The last time that happened was in Star Wars KOTOR. As a Jedi Knight, I was faced with a deceptively simple choice: either take pity on a desitute mother I rescued and give her money, or kill her and loot the treasure she was hiding. Simple, no?

No. Although I began the game resolving to be a full-fledged evil Sith Lord, swearing to take every opportunity I could to swing to the Dark Side, I just couldn't do it. 5 minutes after killing that electronic character, my Sith Lord deflated. There was pride in ruthlessly taking over the world, but endless shame in killing the helpless. The Force left me. My lightsaber flickered, and went out.

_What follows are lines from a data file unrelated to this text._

## src/rtl/mtm_alu_sin_tx.sv

```systemverilog
// rtl/mtm_alu_sin_tx.sv - serial frame transmitter for the mtm_Alu sin line
module mtm_alu_sin_tx #(
    parameter int CLKS_PER_BIT = 1,
    parameter int GAP_BITS     = 0
) (
    input  logic        clk,
    input  logic        rst_n,
    input  logic        req_valid,
    output logic        req_ready,
    input  logic [31:0] req_a,
    input  logic [31:0] req_b,
    input  logic [2:0]  req_op,
    input  logic [3:0]  req_ndata,
    input  logic [3:0]  req_crc_xor,
    output logic        sin,
    output logic        busy,
    output logic        done
);

    localparam int CW = (CLKS_PER_BIT > 1) ? $clog2(CLKS_PER_BIT) : 1;
    localparam logic [CW-1:0] CNT_LAST = CW'(CLKS_PER_BIT - 1);
    localparam int GW = (GAP_BITS > 1) ? $clog2(GAP_BITS) : 1;
    localparam logic [GW-1:0] GAP_LAST = GW'((GAP_BITS > 0) ? GAP_BITS - 1 : 0);

    typedef enum logic [2:0] {
        S_IDLE,
        S_START,
        S_TYPE,
        S_DATA,
        S_STOP,
        S_GAP
    } state_t;

    state_t          r_state;
    logic [63:0]     r_payload;
    logic [2:0]      r_op;
    logic [3:0]      r_ndata;
    logic [3:0]      r_crc;
    logic [3:0]      r_pkt;
    logic [2:0]      r_bit;
    logic [GW-1:0]   r_gap;
    logic [CW-1:0]   r_cnt;
    logic            r_sin;
    logic            r_busy;
    logic            r_done;
    logic            r_ready;

    logic            w_last_pkt;
    logic [63:0]     w_shift;
    logic [7:0]      w_byte;
    logic            w_bit_end;
    logic [2:0]      w_next_bit;

    // Bit-serial CRC4 (x^4+x+1), init 0, MSB first.
    function automatic logic [3:0] crc4(input logic [67:0] msg);
        logic [3:0] c;
        logic       fb;
        c = 4'h0;
        for (int i = 67; i >= 0; i--) begin
            fb = c[3] ^ msg[i];
            c  = {c[2:0], 1'b0} ^ {2'b00, fb, fb};
        end
        return c;
    endfunction

    assign w_last_pkt = (r_pkt == r_ndata);
    assign w_shift    = r_payload << {r_pkt, 3'b000};
    assign w_byte     = w_last_pkt ? {1'b0, r_op, r_crc} : w_shift[63:56];
    assign w_bit_end  = (r_cnt == CNT_LAST);
    assign w_next_bit = r_bit - 3'd1;

    assign sin       = r_sin;
    assign busy      = r_busy;
    assign done      = r_done;
    assign req_ready = r_ready;

    always_ff @(posedge clk or negedge rst_n) begin
        if (!rst_n) begin
            r_state   <= S_IDLE;
            r_payload <= '0;
            r_op      <= '0;
            r_ndata   <= '0;
            r_crc     <= '0;
            r_pkt     <= '0;
            r_bit     <= '0;
            r_gap     <= '0;
            r_cnt     <= '0;
            r_sin     <= 1'b1;
            r_busy    <= 1'b0;
            r_done    <= 1'b0;
            r_ready   <= 1'b1;
        end else begin
            r_done <= 1'b0;
            if (r_state == S_IDLE) begin
                if (req_valid) begin
                    r_payload <= {req_b, req_a};
                    r_op      <= req_op;
                    r_ndata   <= (req_ndata > 4'd8) ? 4'd8 : req_ndata;
                    r_crc     <= crc4({req_b, req_a, 1'b1, req_op}) ^ req_crc_xor;
                    r_pkt     <= '0;
                    r_cnt     <= '0;
                    r_sin     <= 1'b0;
                    r_busy    <= 1'b1;
                    r_ready   <= 1'b0;
                    r_state   <= S_START;
                end
            end else if (!w_bit_end) begin
                r_cnt <= r_cnt + 1'b1;
            end else begin
                r_cnt <= '0;
                case (r_state)
                    S_START: begin
                        r_sin   <= w_last_pkt;
                        r_state <= S_TYPE;
                    end
                    S_TYPE: begin
                        r_bit   <= 3'd7;
                        r_sin   <= w_byte[7];
                        r_state <= S_DATA;
                    end
                    S_DATA: begin
                        if (r_bit == 3'd0) begin
                            r_sin   <= 1'b1;
                            r_state <= S_STOP;
                        end else begin
                            r_bit <= w_next_bit;
                            r_sin <= w_byte[w_next_bit];
                        end
                    end
                    S_STOP: begin
                        if (w_last_pkt) begin
                            r_sin   <= 1'b1;
                            r_busy  <= 1'b0;
                            r_ready <= 1'b1;
                            r_done  <= 1'b1;
                            r_state <= S_IDLE;
                        end else if (GAP_BITS > 0) begin
                            r_gap   <= '0;
                            r_sin   <= 1'b1;
                            r_state <= S_GAP;
                        end else begin
                            r_pkt   <= r_pkt + 4'd1;
                            r_sin   <= 1'b0;
                            r_state <= S_START;
                        end
                    end
                    S_GAP: begin
                        if (r_gap == GAP_LAST) begin
                            r_pkt   <= r_pkt + 4'd1;
                            r_sin   <= 1'b0;
                            r_state <= S_START;
                        end else begin
                            r_gap <= r_gap + 1'b1;
                        end
                    end
                    default: begin
                        r_sin   <= 1'b1;
                        r_busy  <= 1'b0;
                        r_ready <= 1'b1;
                        r_state <= S_IDLE;
                    end
                endcase
            end
        end
    end

endmodule

```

Eventually, I had to load the game, and take the alternative choice of helping that poor mother. It's silly, I know, but I just had to. I would just have to take pains to keep this dity secret from the other Sith Lords.

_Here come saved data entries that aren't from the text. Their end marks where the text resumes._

### src/rtl/motor_cmd_pkg.sv
// Shared types for the motor command path: direction encoding used by the
// scheduler, the per-direction generators and the serial-line mux.
package motor_cmd_pkg;

  typedef enum logic [2:0] {
    STOP     = 3'd0,
    FORWARD  = 3'd1,
    BACKWARD = 3'd2,
    LEFT     = 3'd3,
    RIGHT    = 3'd4
  } motor_dir_t;

  typedef enum logic [1:0] {
    ST_IDLE,
    ST_LAUNCH,
    ST_SENDING,
    ST_GAP
  } sched_state_t;

  localparam int NUM_GEN = 5;

  // Encodings above RIGHT have no generator behind them; they fall back to STOP.
  function automatic motor_dir_t sanitize_dir(input logic [2:0] raw);
    return (raw > 3'd4) ? STOP : motor_dir_t'(raw);
  endfunction

endpackage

(Incidentally, I think computer games are a brilliant way to diagnose how much of a risk to society your child is. For example, make him play Sim City. If every city he touches reaches its zenith, good. If every five minutes he triggers an earthquake, typhoon, tsunami, asteroid storm, Godzilla attack, and laughs maniacally, consider an exorcism.)

However, I've also always enjoyed mischief. There is this obscene thrill at delivering a jest so subtle it leaves your victim spluttering in shock, or in pulling off the most nefarious gag on a completely unsuspecting victim. The problem comes when, every once in a while, conscience pricks, just like in Star Wars.

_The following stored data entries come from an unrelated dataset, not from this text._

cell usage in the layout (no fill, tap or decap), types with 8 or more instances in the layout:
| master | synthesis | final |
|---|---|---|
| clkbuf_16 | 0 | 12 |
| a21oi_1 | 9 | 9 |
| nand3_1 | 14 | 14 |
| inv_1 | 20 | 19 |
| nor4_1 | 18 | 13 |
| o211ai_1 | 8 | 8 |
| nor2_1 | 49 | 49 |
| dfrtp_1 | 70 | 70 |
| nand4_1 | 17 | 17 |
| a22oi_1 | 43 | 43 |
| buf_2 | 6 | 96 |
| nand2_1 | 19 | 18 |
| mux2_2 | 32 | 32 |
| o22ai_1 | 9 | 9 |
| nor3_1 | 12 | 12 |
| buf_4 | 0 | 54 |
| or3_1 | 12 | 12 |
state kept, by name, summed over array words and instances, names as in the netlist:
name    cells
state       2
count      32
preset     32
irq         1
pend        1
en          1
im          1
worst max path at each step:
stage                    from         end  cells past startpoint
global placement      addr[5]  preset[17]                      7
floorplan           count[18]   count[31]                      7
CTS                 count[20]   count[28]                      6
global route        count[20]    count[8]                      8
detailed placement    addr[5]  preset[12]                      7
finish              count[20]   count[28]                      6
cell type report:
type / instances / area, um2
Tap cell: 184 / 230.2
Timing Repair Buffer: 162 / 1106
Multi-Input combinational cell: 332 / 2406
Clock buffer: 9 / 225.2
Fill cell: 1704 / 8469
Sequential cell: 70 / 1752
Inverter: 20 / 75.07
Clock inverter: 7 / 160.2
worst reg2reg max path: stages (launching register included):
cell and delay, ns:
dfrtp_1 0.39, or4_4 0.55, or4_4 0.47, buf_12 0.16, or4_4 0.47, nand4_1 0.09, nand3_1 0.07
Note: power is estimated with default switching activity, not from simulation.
<file path="src/rtl/crm_seq_if.sv">
// crm_seq_if: groups the divider control, software reset request and the sequenced reset outputs of crm_seq
//   PCLK_DIV    : requested PCLKEN period minus one
//   SW_RST_REQ  : software reset request
//   PCLKEN      : APB-domain clock-enable strobe
//   SYS_ARESETN : sequenced AXI-domain reset, active-low
//   SYS_PRESETN : sequenced APB-domain reset, active-low
//   RST_BUSY    : high while the sequence has not reached RUN
interface crm_seq_if;
  logic [3:0] PCLK_DIV;
  logic       SW_RST_REQ;
  logic       PCLKEN;
  logic       SYS_ARESETN;
  logic       SYS_PRESETN;
  logic       RST_BUSY;
  modport master (output PCLK_DIV, SW_RST_REQ, input PCLKEN, SYS_ARESETN, SYS_PRESETN, RST_BUSY);
  modport slave (input PCLK_DIV, SW_RST_REQ, output PCLKEN, SYS_ARESETN, SYS_PRESETN, RST_BUSY);
endinterface

</file>
<file path="src/rtl/crm_seq.sv">
// crm_seq: clock-enable divider plus AXI/APB system reset sequencer
//   ACLK    : single clock, rising edge
//   ARESETN : asynchronous active-low reset, deasserted synchronously upstream
//   bus     : crm_seq_if slave (PCLK_DIV, SW_RST_REQ in; PCLKEN, SYS_ARESETN, SYS_PRESETN, RST_BUSY out)
module crm_seq #(
  parameter int         HOLD_CYCLES = 16,
  parameter int         PA_GAP      = 4,
  parameter logic [3:0] DEF_DIV     = 4'd1
) (
  input logic      ACLK,
  input logic      ARESETN,
  crm_seq_if.slave bus
);
  typedef enum logic [1:0] {ASSERT, REL_A, WAIT_P, RUN} state_t;
  logic [3:0] r_cnt, r_div_q;
  logic       w_tick;
  state_t     r_state, w_state_nxt;
  logic [7:0] r_hc, w_hc_nxt;
  logic       r_sys_a, r_sys_p;
  assign w_tick = r_cnt == r_div_q;
  // The divider only reloads on its own boundary, so a period is never cut short.
  always_ff @(posedge ACLK or negedge ARESETN) begin
    if (!ARESETN) begin
      r_cnt   <= '0;
      r_div_q <= DEF_DIV;
    end else begin
      r_cnt <= w_tick ? '0 : r_cnt + 4'd1;
      if (w_tick) r_div_q <= bus.PCLK_DIV;
    end
  end
  // The last REL_A cycle is already PRESETN-eligible: if PCLKEN is high there,
  // skip WAIT_P so the release lands on the first boundary at or after the gap.
  always_comb begin
    w_state_nxt = r_state;
    w_hc_nxt    = r_hc;
    case (r_state)
      ASSERT: begin
        w_state_nxt = r_hc == 8'(HOLD_CYCLES - 1) ? REL_A : ASSERT;
        w_hc_nxt    = r_hc == 8'(HOLD_CYCLES - 1) ? '0 : r_hc + 8'd1;
      end
      REL_A: begin
        w_state_nxt = r_hc == 8'(PA_GAP - 1) ? (w_tick ? RUN : WAIT_P) : REL_A;
        w_hc_nxt    = r_hc == 8'(PA_GAP - 1) ? '0 : r_hc + 8'd1;
      end
      WAIT_P: w_state_nxt = w_tick ? RUN : WAIT_P;
      default: w_state_nxt = RUN;
    endcase
    if (bus.SW_RST_REQ) begin
      w_state_nxt = ASSERT;
      w_hc_nxt    = '0;
    end
  end
  // Reset outputs are decoded from the next state so they move on the same edge as the FSM.
  always_ff @(posedge ACLK or negedge ARESETN) begin
    if (!ARESETN) begin
      r_state <= ASSERT;
      r_hc    <= '0;
      r_sys_a <= 1'b0;
      r_sys_p <= 1'b0;
    end else begin
      r_state <= w_state_nxt;
      r_hc    <= w_hc_nxt;
      r_sys_a <= w_state_nxt != ASSERT;
      r_sys_p <= w_state_nxt == RUN;
    end
  end
  assign bus.PCLKEN      = w_tick;
  assign bus.SYS_ARESETN = r_sys_a;
  assign bus.SYS_PRESETN = r_sys_p;
  assign bus.RST_BUSY    = r_state != RUN;
endmodule
</file>
<file path="src/flat_wrapper.sv">
// flat-port wrapper written by rule: the top's interface ports become plain ports
module crm_seq_flat 
#(
  parameter int         HOLD_CYCLES = 16,
  parameter int         PA_GAP      = 4,
  parameter logic [3:0] DEF_DIV     = 4'd1
)
  (ACLK, ARESETN, bus_PCLK_DIV, bus_SW_RST_REQ, bus_PCLKEN, bus_SYS_ARESETN, bus_SYS_PRESETN, bus_RST_BUSY);
  crm_seq_if bus_i ();
  input logic ACLK;
  input logic ARESETN;
  input wire logic [$bits(bus_i.PCLK_DIV)-1:0] bus_PCLK_DIV;
  input wire logic [$bits(bus_i.SW_RST_REQ)-1:0] bus_SW_RST_REQ;
  output wire logic [$bits(bus_i.PCLKEN)-1:0] bus_PCLKEN;
  output wire logic [$bits(bus_i.SYS_ARESETN)-1:0] bus_SYS_ARESETN;
  output wire logic [$bits(bus_i.SYS_PRESETN)-1:0] bus_SYS_PRESETN;
  output wire logic [$bits(bus_i.RST_BUSY)-1:0] bus_RST_BUSY;
  assign bus_i.PCLK_DIV = bus_PCLK_DIV;
  assign bus_i.SW_RST_REQ = bus_SW_RST_REQ;
  assign bus_PCLKEN = bus_i.PCLKEN;
  assign bus_SYS_ARESETN = bus_i.SYS_ARESETN;
  assign bus_SYS_PRESETN = bus_i.SYS_PRESETN;
  assign bus_RST_BUSY = bus_i.RST_BUSY;
  crm_seq #(.HOLD_CYCLES(HOLD_CYCLES), .PA_GAP(PA_GAP), .DEF_DIV(DEF_DIV)) u_core (.ACLK(ACLK), .ARESETN(ARESETN), .bus(bus_i));
endmodule
</file>
### config.mk
export PLATFORM = sky130hd
export DESIGN_NAME = mem_access_unit
export DESIGN_NICKNAME = d
export VERILOG_FILES = /design/src/rtl/mem_access_unit.sv
export SDC_FILE = /design/constraint.sdc
export NUM_CORES = 1
export LEC_CHECK = 0
export BUFFER_PORTS_ARGS = -buffer_cell sky130_fd_sc_hd__buf_4
export CORE_MARGIN = 10
export CORE_UTILIZATION = 44
export CTS_BUF_LIST = sky130_fd_sc_hd__clkbuf_4 sky130_fd_sc_hd__clkbuf_8 sky130_fd_sc_hd__clkbuf_16
export DETAILED_ROUTE_END_ITERATION = 10
export GPL_TIMING_DRIVEN = 1
export PLACE_DENSITY_LB_ADDON = 0.1
export SLEW_MARGIN = 20
export SYNTH_ARGS = -nofsm -noshare
export SYNTH_HDL_FRONTEND = slang
export SYNTH_SLANG_ARGS = --single-unit
### constraint.sdc
create_clock -name clk -period 2.03 [get_ports clk]
set_input_delay 0.203 -clock clk [delete_from_list [all_inputs] [get_ports clk]]
set_output_delay 0.203 -clock clk [all_outputs]
set_load 0.02 [all_outputs]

Once at dinner, I discreetly spat out this particular bit of meat that tasted funny. Something was wrong with it, but I didn't know what and I didn't want to find out. Towards the end of dinner my brother spotted the rejected bit of meat on my plate, speared it with his fork, and asked if I still wanted it.

My face went blank, and I said no in the most casual and off-hand manner I could muster. There was no time to think. You can have it if you want, I said. Heaven was only a few steps away.

Ah... the good old days. I laughed sooo freaking hard afterwards even my dad was forced to take a stand and chastise me. A while later however, the thrill faded. My brother's face upon learning the truth, orignally etched in my mind under the heading 'Priceless', troubled my conscience to no end.

O, what had I done? What ancient brotherly conventions had I breached? The trust, the betrayal! The shame!

I marched straight up to him later, and muttered a heart-felt apology, which he graciously accepted. The incident scarred me so deeply, I remained nice to him for a full two days.

More recently, however, there was Miss Binder. For the fortunate few among you who don't know, the Research Binder was this mammoth assignment/project where we had to assemble a case for our 'client'. The Binder was such a huge strain on time and energy, I couldn't even summon the mood to write for weeks.

Near the end, I christened the project my Betrothed, and joked to friends that I felt like I was married to the damn thing. To make things more bearable, you understand. Then, I made the fatal mistake of signing off, in an email to my Tutor, as "Hanting, newly-wed to Ms. Binder".

(NO, I was not acting cute. Erase that thought from your mind, I know who you are.)

Lo and Behold the power of Cause and Effect. The next week, I arrived a bit late for class to find my Tutor looking cheated and forlorn, as she stood over this heart-shaped platter of cookies on the table. My jaw dropped.

The more I heard, the tighter the vice around my heart wound. My beloved Tutor, thinking that I had truly gotten married 'to a Caucasian girl called Ms. Beender', had gushed to her husband and colleagues about her lucky student who found time to get married despite the heavy work schedule.

She admired the courage I possessed to settle down, and had her faith in romance re-affirmed. She even selected a special heart-shaped platter to bring her cookies on, to mark the twin joyous events of school term ending and my marraige.

O, what have I done? What ancient teacher-student conventions have I breached? The trust, the betrayal! The shame!

It's a sign. I just know it is. It's high time to revert to the sweet, wholly innocent boy I was 15 years ago. Because if I don't, at this rate, I'm going to get guano from Santa.